Francisco Gomes da Silva was born in Lisbon, the illegitimate son of the nobleman D. Francisco José Rufino de Sousa Lobato, the Baron and later Viscount of Vila Nova da Rainha, with Maria da Conceição Alves, who worked as his housemaid. He was raised by António Gomes, a goldsmith, after his father married Mariana Leocádia Leitão e Carvalhosa, daughter of the Viscount of Santarém.

Francisco Gomes da Silva was sent to the seminary of Santarém to be ordained priest. In 1807, he left the seminary, rejoined his adoptive father and sailed to Brazil together with the royal family, escaping the invading French forces.

In Rio de Janeiro, António Gomes established a shop at Rua Direita (current Rua Primeiro de Março). Chalaça started to help him, but soon his bohemian and unruly nightlife led him to a serious fight with his "father". He left home and opened a barber shop at Rua do Piolho (now Rua da Carioca), where he worked as a surgeon, dentist and bleeder, applying leeches and suction cups.

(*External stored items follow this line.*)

--- src/rtl/mvt_pkg.sv ---
`default_nettype none

package mvt_pkg;

  // Fixed geometry of the stored matrix and the word format.
  localparam int SIDE    = 4;
  localparam int WORD_W  = 32;
  localparam int ENTRIES = SIDE * SIDE;
  localparam int IDX_W   = $clog2(ENTRIES);

  // Defaults for the top-level parameters.
  localparam int DIM_DEFAULT       = 4;
  localparam int FRAC_BITS_DEFAULT = 16;

  // Command queue between the front and the back (depth is a power of two).
  localparam int CMD_DEPTH = 2;
  localparam int CMD_PTR_W = $clog2(CMD_DEPTH);
  localparam int CMD_CNT_W = $clog2(CMD_DEPTH + 1);

  // Result queue at the output (depth is a power of two).
  localparam int OUT_DEPTH = 4;
  localparam int OUT_PTR_W = $clog2(OUT_DEPTH);
  localparam int OUT_CNT_W = $clog2(OUT_DEPTH + 1);

  // Widths inside the dot-product datapath.
  localparam int PROD_W = 2 * WORD_W;
  localparam int PAIR_W = PROD_W + 1;
  localparam int SUM_W  = PROD_W + 2;

  typedef logic signed [WORD_W-1:0] word_t;
  typedef logic signed [PROD_W-1:0] prod_t;
  typedef logic signed [PAIR_W-1:0] pair_t;
  typedef logic signed [SUM_W-1:0]  sum_t;

  localparam word_t WORD_MAX = {1'b0, {(WORD_W-1){1'b1}}};
  localparam word_t WORD_MIN = {1'b1, {(WORD_W-1){1'b0}}};

  typedef enum logic {
    ACT_LOAD  = 1'b0,
    ACT_XFORM = 1'b1
  } action_e;

  // A classified command: for a load, data[0] carries the entry value.
  typedef struct packed {
    action_e               action;
    logic [IDX_W-1:0]      index;
    word_t [SIDE-1:0]      data;
  } cmd_t;

  typedef struct packed {
    word_t [SIDE-1:0] comp;
    logic             overflowed;
  } result_t;

endpackage

`default_nettype wire

--- src/rtl/mvt_front.sv ---
`default_nettype none

module mvt_front
  import mvt_pkg::*;
(
  input  wire logic              clk_i,
  input  wire logic              rst_ni,
  input  wire logic              push,
  output logic                   full,
  input  wire logic              action_i,
  input  wire logic [IDX_W-1:0]  entry_index_i,
  input  wire word_t             entry_value_i,
  input  wire word_t             vec_x_i,
  input  wire word_t             vec_y_i,
  input  wire word_t             vec_z_i,
  input  wire word_t             vec_w_i,
  output logic                   cmd_valid_o,
  output cmd_t                   cmd_o,
  input  wire logic              cmd_take_i
);

  cmd_t                 in_cmd;
  cmd_t                 slot_q [CMD_DEPTH];
  logic [CMD_PTR_W-1:0] wr_ptr_q, wr_ptr_d;
  logic [CMD_PTR_W-1:0] rd_ptr_q, rd_ptr_d;
  logic [CMD_CNT_W-1:0] count_q, count_d;
  logic                 push_ok;
  logic                 take_ok;

  // Classify the incoming transaction and pack the entry index and the data fields it uses.
  always_comb begin
    in_cmd        = '0;
    in_cmd.action = action_e'(action_i);
    in_cmd.index  = entry_index_i;
    if (in_cmd.action == ACT_LOAD) begin
      in_cmd.data[0] = entry_value_i;
    end else begin
      in_cmd.data[0] = vec_x_i;
      in_cmd.data[1] = vec_y_i;
      in_cmd.data[2] = vec_z_i;
      in_cmd.data[3] = vec_w_i;
    end
  end

  assign full        = (count_q == CMD_CNT_W'(CMD_DEPTH));
  assign cmd_valid_o = (count_q != '0);
  assign cmd_o       = slot_q[rd_ptr_q];
  assign push_ok     = push && !full;
  assign take_ok     = cmd_take_i && cmd_valid_o;

  // Pointer and fill-level bookkeeping; pointers wrap at the power-of-two depth.
  always_comb begin
    wr_ptr_d = wr_ptr_q;
    rd_ptr_d = rd_ptr_q;
    count_d  = count_q;
    if (push_ok) begin
      wr_ptr_d = wr_ptr_q + 1'b1;
    end
    if (take_ok) begin
      rd_ptr_d = rd_ptr_q + 1'b1;
    end
    if (push_ok && !take_ok) begin
      count_d = count_q + 1'b1;
    end else if (!push_ok && take_ok) begin
      count_d = count_q - 1'b1;
    end
  end

  always_ff @(posedge clk_i or negedge rst_ni) begin
    if (!rst_ni) begin
      wr_ptr_q <= '0;
      rd_ptr_q <= '0;
      count_q  <= '0;
    end else begin
      wr_ptr_q <= wr_ptr_d;
      rd_ptr_q <= rd_ptr_d;
      count_q  <= count_d;
    end
  end

  // Queue storage holds payload only.
  always_ff @(posedge clk_i) begin
    if (push_ok) begin
      slot_q[wr_ptr_q] <= in_cmd;
    end
  end

endmodule

`default_nettype wire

In 1810 he was employed by the royal family as a palace servant. There, he became an acquaintance to the Prince D. Pedro, accompanying him into revels, drinking and procuring women to his several affairs. His lively personality and disposition granted him the nickname of "chalaça". Gomes da Silva owned or co-owned a number of taverns and inns in Rio de Janeiro, one of them with Maria Pulquéria, wife of an army bugler and his mistress.

In 1817, Gomes da Silva was expelled from royal service after being caught seducing a court lady. After the return of King John VI to Portugal and the permanence of Prince D. Pedro in Brazil, he was reinstated into royal service.

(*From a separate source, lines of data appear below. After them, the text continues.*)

--- config.mk ---
export PLATFORM = sky130hd
export DESIGN_NAME = wglr_seg_score
export DESIGN_NICKNAME = d
export VERILOG_FILES = /design/src/hw/rtl/wglr_pkg.sv /design/src/hw/rtl/wglr_log2.sv /design/src/hw/rtl/wglr_seg_score.sv
export SDC_FILE = /design/constraint.sdc
export NUM_CORES = 2
export LEC_CHECK = 0
export ABC_AREA = 1
export BUFFER_PORTS_ARGS = -buffer_cell sky130_fd_sc_hd__buf_4
export CAP_MARGIN = 10
export CORE_MARGIN = 1.5
export CORE_UTILIZATION = 60
export DETAILED_ROUTE_END_ITERATION = 6
export PLACE_DENSITY = 0.88
export SETUP_SLACK_MARGIN = 0.02
export SLEW_MARGIN = 20
export SYNTH_ARGS = -nofsm -noshare
export SYNTH_HDL_FRONTEND = slang
export SYNTH_SLANG_ARGS = --single-unit
--- constraint.sdc ---
create_clock -name clk_i -period 9.55 [get_ports clk_i]
set_input_delay 0.955 -clock clk_i [delete_from_list [all_inputs] [get_ports clk_i]]
set_output_delay 0.955 -clock clk_i [all_outputs]
set_load 0.02 [all_outputs]
--- src/hw/rtl/wglr_pkg.sv ---
// Shared constants for the windowed GLR Poisson detector.
`default_nettype none
package wglr_pkg;
  localparam int SX_W = 22;  // sum of up to 64 counts
  localparam int SM_W = 30;  // sum of up to 64 Q8.16 means
  localparam int A_W  = 38;  // sx scaled to Q16
  localparam int LG_W = 22;  // log2 result, Q16
  localparam int SC_W = 48;  // signed score, Q16
  localparam logic [29:0] LN2_Q30 = 30'd744261118;

  localparam logic [1:0] CFG_WINDOW_MAX = 2'd0;
  localparam logic [1:0] CFG_MIN_LEN    = 2'd1;
  localparam logic [1:0] CFG_THRESHOLD  = 2'd2;
endpackage
`default_nettype wire

--- src/hw/rtl/wglr_log2.sv ---
// Iterative log2 unit, Q16 result, one squaring per cycle.
`default_nettype none
module wglr_log2 (
  input  logic                      clk_i,
  input  logic                      rst_ni,
  input  logic                      start_i,
  input  logic [wglr_pkg::A_W-1:0]  v_i,
  output logic                      done_o,
  output logic [wglr_pkg::LG_W-1:0] res_o
);
  import wglr_pkg::*;

  logic [5:0]       e;
  logic [A_W-1:0]   shl, shr;
  logic [30:0]      norm;
  logic [30:0]      m_q;
  logic [LG_W-1:0]  r_q;
  logic [3:0]       it_q;
  logic             busy_q, done_q;
  logic [61:0]      sq;
  logic [31:0]      sq_s;

  always_comb begin
    e = '0;
    for (int i = 0; i < A_W; i++) begin
      if (v_i[i]) e = 6'(i);
    end
    shr  = v_i >> (e - 6'd30);
    shl  = v_i << (6'd30 - e);
    norm = (e >= 6'd30) ? shr[30:0] : shl[30:0];
  end

  assign sq   = {31'b0, m_q} * {31'b0, m_q};
  assign sq_s = sq[61:30];

  always_ff @(posedge clk_i or negedge rst_ni) begin
    if (!rst_ni) begin
      busy_q <= 1'b0;
      done_q <= 1'b0;
      it_q   <= '0;
    end else begin
      done_q <= 1'b0;
      if (start_i) begin
        busy_q <= 1'b1;
        it_q   <= 4'd15;
      end else if (busy_q) begin
        it_q <= it_q - 4'd1;
        if (it_q == 4'd0) begin
          busy_q <= 1'b0;
          done_q <= 1'b1;
        end
      end
    end
  end

  always_ff @(posedge clk_i) begin
    if (start_i) begin
      m_q <= norm;
      r_q <= {e, 16'b0};
    end else if (busy_q) begin
      if (sq_s[31]) begin
        r_q[it_q] <= 1'b1;
        m_q       <= sq_s[31:1];
      end else begin
        m_q <= sq_s[30:0];
      end
    end
  end

  assign done_o = done_q;
  assign res_o  = r_q;
endmodule
`default_nettype wire

--- src/hw/rtl/wglr_seg_score.sv ---
// Segment score sequencer: log ratio, kappa and score for one start.
`default_nettype none
module wglr_seg_score (
  input  logic                             clk_i,
  input  logic                             rst_ni,
  input  logic                             start_i,
  input  logic [wglr_pkg::SX_W-1:0]        sx_i,
  input  logic [wglr_pkg::SM_W-1:0]        sm_i,
  output logic                             done_o,
  output logic signed [wglr_pkg::SC_W-1:0] score_o
);
  import wglr_pkg::*;

  typedef enum logic [2:0] {SS_IDLE, SS_CMP, SS_LOGA, SS_LOGB, SS_KAP, SS_SUM} ss_e;

  ss_e                    state_q;
  logic [A_W-1:0]         a_q;
  logic [SM_W-1:0]        b_q;
  logic [SX_W-1:0]        sx_q;
  logic [LG_W-1:0]        la_q, kap_q;
  logic [43:0]            prod_q;
  logic signed [SC_W-1:0] score_q;
  logic                   done_q;
  logic                   lg_start, lg_done;
  logic [A_W-1:0]         lg_v;
  logic [LG_W-1:0]        lg_res;
  logic [51:0]            kprod;

  assign lg_start = (state_q == SS_CMP && a_q > {8'b0, b_q}) ||
                    (state_q == SS_LOGA && lg_done);
  assign lg_v     = (state_q == SS_CMP) ? a_q : {8'b0, b_q};
  assign kprod    = {8'b0, la_q - lg_res} * {22'b0, LN2_Q30};

  wglr_log2 u_log2 (
    .clk_i   (clk_i),
    .rst_ni  (rst_ni),
    .start_i (lg_start),
    .v_i     (lg_v),
    .done_o  (lg_done),
    .res_o   (lg_res)
  );

  always_ff @(posedge clk_i or negedge rst_ni) begin
    if (!rst_ni) begin
      state_q <= SS_IDLE;
      done_q  <= 1'b0;
    end else begin
      done_q <= 1'b0;
      case (state_q)
        SS_IDLE: begin
          if (start_i) begin
            a_q     <= {sx_i, 16'b0};
            b_q     <= (sm_i == '0) ? SM_W'(1) : sm_i;
            sx_q    <= sx_i;
            state_q <= SS_CMP;
          end
        end
        SS_CMP: begin
          if (a_q <= {8'b0, b_q}) begin
            score_q <= '0;
            done_q  <= 1'b1;
            state_q <= SS_IDLE;
          end else begin
            state_q <= SS_LOGA;
          end
        end
        SS_LOGA: begin
          if (lg_done) begin
            la_q    <= lg_res;
            state_q <= SS_LOGB;
          end
        end
        SS_LOGB: begin
          if (lg_done) begin
            if (lg_res >= la_q) begin
              score_q <= '0;
              done_q  <= 1'b1;
              state_q <= SS_IDLE;
            end else begin
              kap_q   <= kprod[51:30];
              state_q <= SS_KAP;
            end
          end
        end
        SS_KAP: begin
          if (kap_q == '0) begin
            score_q <= '0;
            done_q  <= 1'b1;
            state_q <= SS_IDLE;
          end else begin
            prod_q  <= kap_q * sx_q;
            state_q <= SS_SUM;
          end
        end
        SS_SUM: begin
          score_q <= $signed({4'b0, prod_q}) + $signed({18'b0, b_q})
                     - $signed({10'b0, sx_q, 16'b0});
          done_q  <= 1'b1;
          state_q <= SS_IDLE;
        end
        default: state_q <= SS_IDLE;
      endcase
    end
  end

  assign done_o  = done_q;
  assign score_o = score_q;
endmodule
`default_nettype wire

==> metrics.cfg <==
[setup_path]
crit_path_frequent_cell = inv_2
cp_data_arrival_time_ns = 9.99
critPathCaptureType = register
reg2regPathDepth = 51
r2r-end = kap_q[21]
r2r_start = la_q[0]
cp_slowest_cell = fa_2
r2r_slack_ns = -0.11
critPathLaunchType = register
cp.required_ns = 9.88
critPathKind = reg -> reg
path_max_fanout = 3
slowest_delay_ns = 0.64

[grt]
grt_max_degree = 64
grt_pass1_vias = 59000
grt-ovfl-total = 0
grt_pass1_wl_um = 302000
grt_antenna_before_repair = 4
grt_use_total_pct = 32.7

[clocking]
cts_made_buffers = 27
cts_hold_buffers = 0
htreeDepth = 1
cts.sinks = 249
worstSkewPairLatency_ns = 0.61
cts_root_buf = clkbuf_16
cts_tree = yes
cts.path.max_buffers = 3
clk_pin_slew_ns = 0.07

[cells_and_area]
regArea_mm2 = 0.00727
fillers = 8766
mostFrequentLayoutCell = inv_1
multiInputGateArea_mm2 = 0.0520
nets = 10500
final_layout_size_suffix_gt1_share_pct = 5.85
fin_util_pct = 64.4
final_cell_mix = 2413 x inv_1, 1663 x nand2_1, 1379 x fa_1
area_growth_pct = 6.33

[synth]
synth-async-reset-ratio_pct = 4.02
synth.cell_area_mm2 = 0.0692
yosysWarnings = 0
yosys.area.top_type = fa_1
avgSynthCellArea_um2 = 8.44
syn_inst = 8199
synth_cell_types = 61
yosysTopAreaCellShare_pct = 40.0
synth.area.top_cells = fa_1 40%, ha_1 14%, inv_1 13%
synth.yosys.seq_area_share_pct = 10.5
synth_ff_type = edfxtp_1
synth-seq-cells = 249
synth_fp_nets = 10400
synth_edf_count = 223

[status]
status = finished, violations left
violations = setup timing

[sta]
fin_worst_skew_ns = 0.0339
maxSlewViolCount = 0
finalCriticalPeriod_ns = 9.66
worstMarginPinSlew_ns = 1.13
timing.final.ws_setup_ns = -0.110
fmax_ghz = 0.104
post-route-period-util_pct = 101
finalHoldViolCount = 0
setup-violations-final = 2
rsz0062_at_grt = true
timing.slew.headroom_pct = 24.4

[floorplan]
rows = 124
dieWidth_um = 343
fp.dieH_um = 343
io_pins = 104
die_area_mm2 = 0.117
floorplan.initialDensity_pct = 60.5
core_mm2 = 0.114

[routing]
first_pass_iters = 7
drt-vias-per-instance = 5.55
drt-total-wl_um = 186000
route.detailed.drc = 0
vias = 54300
dr.first_iter.drc_count = 4845
ant_nets = 0
wl_per_cell_um = 19.0

[placement]
hpwl_um = 155000
globalplace.congestion = 0.967
io_buffers = 103

[job]
maxCapViolCount = 0

[worst_hold_path]
min_path_type = in -> async

-- registers in the layout (all words and copies together), names as in the netlist --
| name | flops |
|---|---|
| b_q | 30 |
| done_o | 1 |
| kap_q | 22 |
| la_q | 22 |
| prod_q | 44 |
| score_o | 46 |
| state_q | 3 |
| sx_q | 22 |
| u_log2.busy_q | 1 |
| u_log2.done_o | 1 |
| u_log2.it_q | 4 |
| u_log2.m_q | 31 |
| u_log2.res_o | 22 |
-- synthesized netlist by cell type (17+ instances only) --
| library cell | n |
|---|---|
| fa_1 | 1383 |
| nor2_1 | 164 |
| o21ai_0 | 131 |
| o21a_1 | 25 |
| a21oi_1 | 307 |
| edfxtp_1 | 223 |
| nor3_1 | 19 |
| nand3_1 | 353 |
| ha_1 | 788 |
| o211ai_1 | 21 |
| xor2_1 | 93 |
| o21bai_1 | 17 |
| nor4_1 | 20 |
| nand2_1 | 1674 |
| nand2_2 | 21 |
| nand4_1 | 24 |
| inv_1 | 2418 |
| clkbuf_1 | 242 |
| xnor2_1 | 50 |
| o21ai_1 | 43 |
-- worst max-delay path by stage --
stage	from	end	slack (ns)
after floorplan	la_q[1]	kap_q[19]	0.51
after global placement	la_q[0]	kap_q[17]	0.06
after detailed placement	la_q[1]	kap_q[21]	0.08
after CTS	la_q[0]	kap_q[19]	0.04
after global routing	la_q[0]	kap_q[21]	-0.61
final	la_q[0]	kap_q[21]	-0.11
-- per-layer routing --
metal / GRT usage [%] / share of wire, %
met1: 41.7 / 37
met4: 14.8 / 5.1
met3: 7.18 / 10
met5: 0 / 0.0070
met2: 53.5 / 48
-- critical path: cells and delay by family, from the launching register on --
family	cells	cell delay, ns
AO/OA/AOI/OAI	10	1.66
XOR/XNOR	2	0.26
adder cells (fa/ha/maj)	10	4.52
buffers and inverters	9	0.57
flip-flops	1	0.36
AND/OR/NAND/NOR	20	2.01
-- logic make-up (layout without fill, tap and decap cells) --
kind of cell | Yosys count | in the layout | synth area share [%]
buffers and inverters | 2717 | 2792 | 14.9
and+or+nand+nor | 2298 | 2298 | 13.5
adders and majority gates | 2171 | 2171 | 54.2
AOI/OAI and AO/OA | 619 | 619 | 5.03
DFF | 249 | 249 | 10.5
xor gates and xnor gates | 144 | 144 | 1.83
other | 1 | 3 | 0.00542
-- area by class of cell --
cell class                      count  area share [%]
Antenna cell                        2         0.00680
Tap cell                         1512            2.57
Clock buffer                       31           0.966
Timing Repair Buffer              309            3.27
Clock inverter                     18           0.231
Multi-Input combinational cell   5233            70.7
Inverter                         2434            12.4
Sequential cell                   249            9.87
-- per-stage QoR --
stage | cells | setup TNS [ns] | cell area, µm² | hold WS, ns | worst slack, ns
5_1_grt | 9787 | -4.47 | 73600 | 0.197 | -0.615
3_5_place_dp | 9699 | 0 | 72000 | 0.417 | 0.0847
4_1_cts | 9748 | 0 | 72900 | 0.193 | 0.0389
6_report | 9788 | -0.112 | 73600 | 0.200 | -0.110
3_3_place_gp | 9699 | 0 | 72000 | 0.412 | 0.0635
2_1_floorplan | 8199 | 0 | 69200 | 0.408 | 0.513
-- timing repair --
item	CTS	global route
resized for setup	2	78
buffers inserted	0	38
pin swaps	0	43
gates cloned	0	0
endpoints found under the setup margin	3	64
Power is left out: the tool's default activity adds up to more than one toggle a clock period on the data nets, which glitch-free logic cannot reach.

He joined Pedro's entourage in his travel to São Paulo on 7 September 1822, the proclamation of the Brazilian Independence. His education, good calligraphy and fluency in several languages prompted Pedro to choose him as his personal secretary. It is said that he introduced Domitila de Castro, daughter of a São Paulo landowner, to Pedro, married to Maria Leopoldina of Austria. The prince became infatuated of her and would become her lover.

With Pedro I proclaimed Emperor of Brazil, Chalaça became lieutenant of his guard of honor in 1823, later being promoted to captain. Chalaça was one of a number of courtiers closest to the Emperor, part of an inner circle, a so-called "secret cabinet". He helped to draft the first Brazilian constitution, in 1824.

On 25 April 1830, Chalaça was appointed as ambassador to the Kingdom of the Two Sicilies, the nomination was considered a maneuver orchestrated by political adversaries, namely the Marquis of Barbacena.

== Cultural depictions ==
Francisco Gomes da Silva was often represented on the screen in Brazil.

His character appears in:

- The film O Grito do Ipiranga (1917), where his character is played by Giorgio Lambertini;
- The film Independência ou Morte (1972), where his role is played by Emiliano Queiroz;
- The telenovela Marquesa de Santos (1984), where his character is played by Edwin Luisi;
- The film Carlota Joaquina, Princesa do Brazil (1995);
- The miniseries O Quinto dos Infernos (2002), where his role is played by Humberto Martins;
- The telenovela Novo Mundo (2017), where his character is played by Rômulo Estrela.

Francisco Gomes da Silva also appears in several literary works:

- the comic book Chalaça, o Amigo do Imperador, written by André Diniz and drawn by Antonio Eder (2005);
- the fictional autobiography O Chalaça by José Roberto Torero (1998);

and he also inspired an opera:

- O Chalaça, by Brazilian composer Francisco Mignone (1971).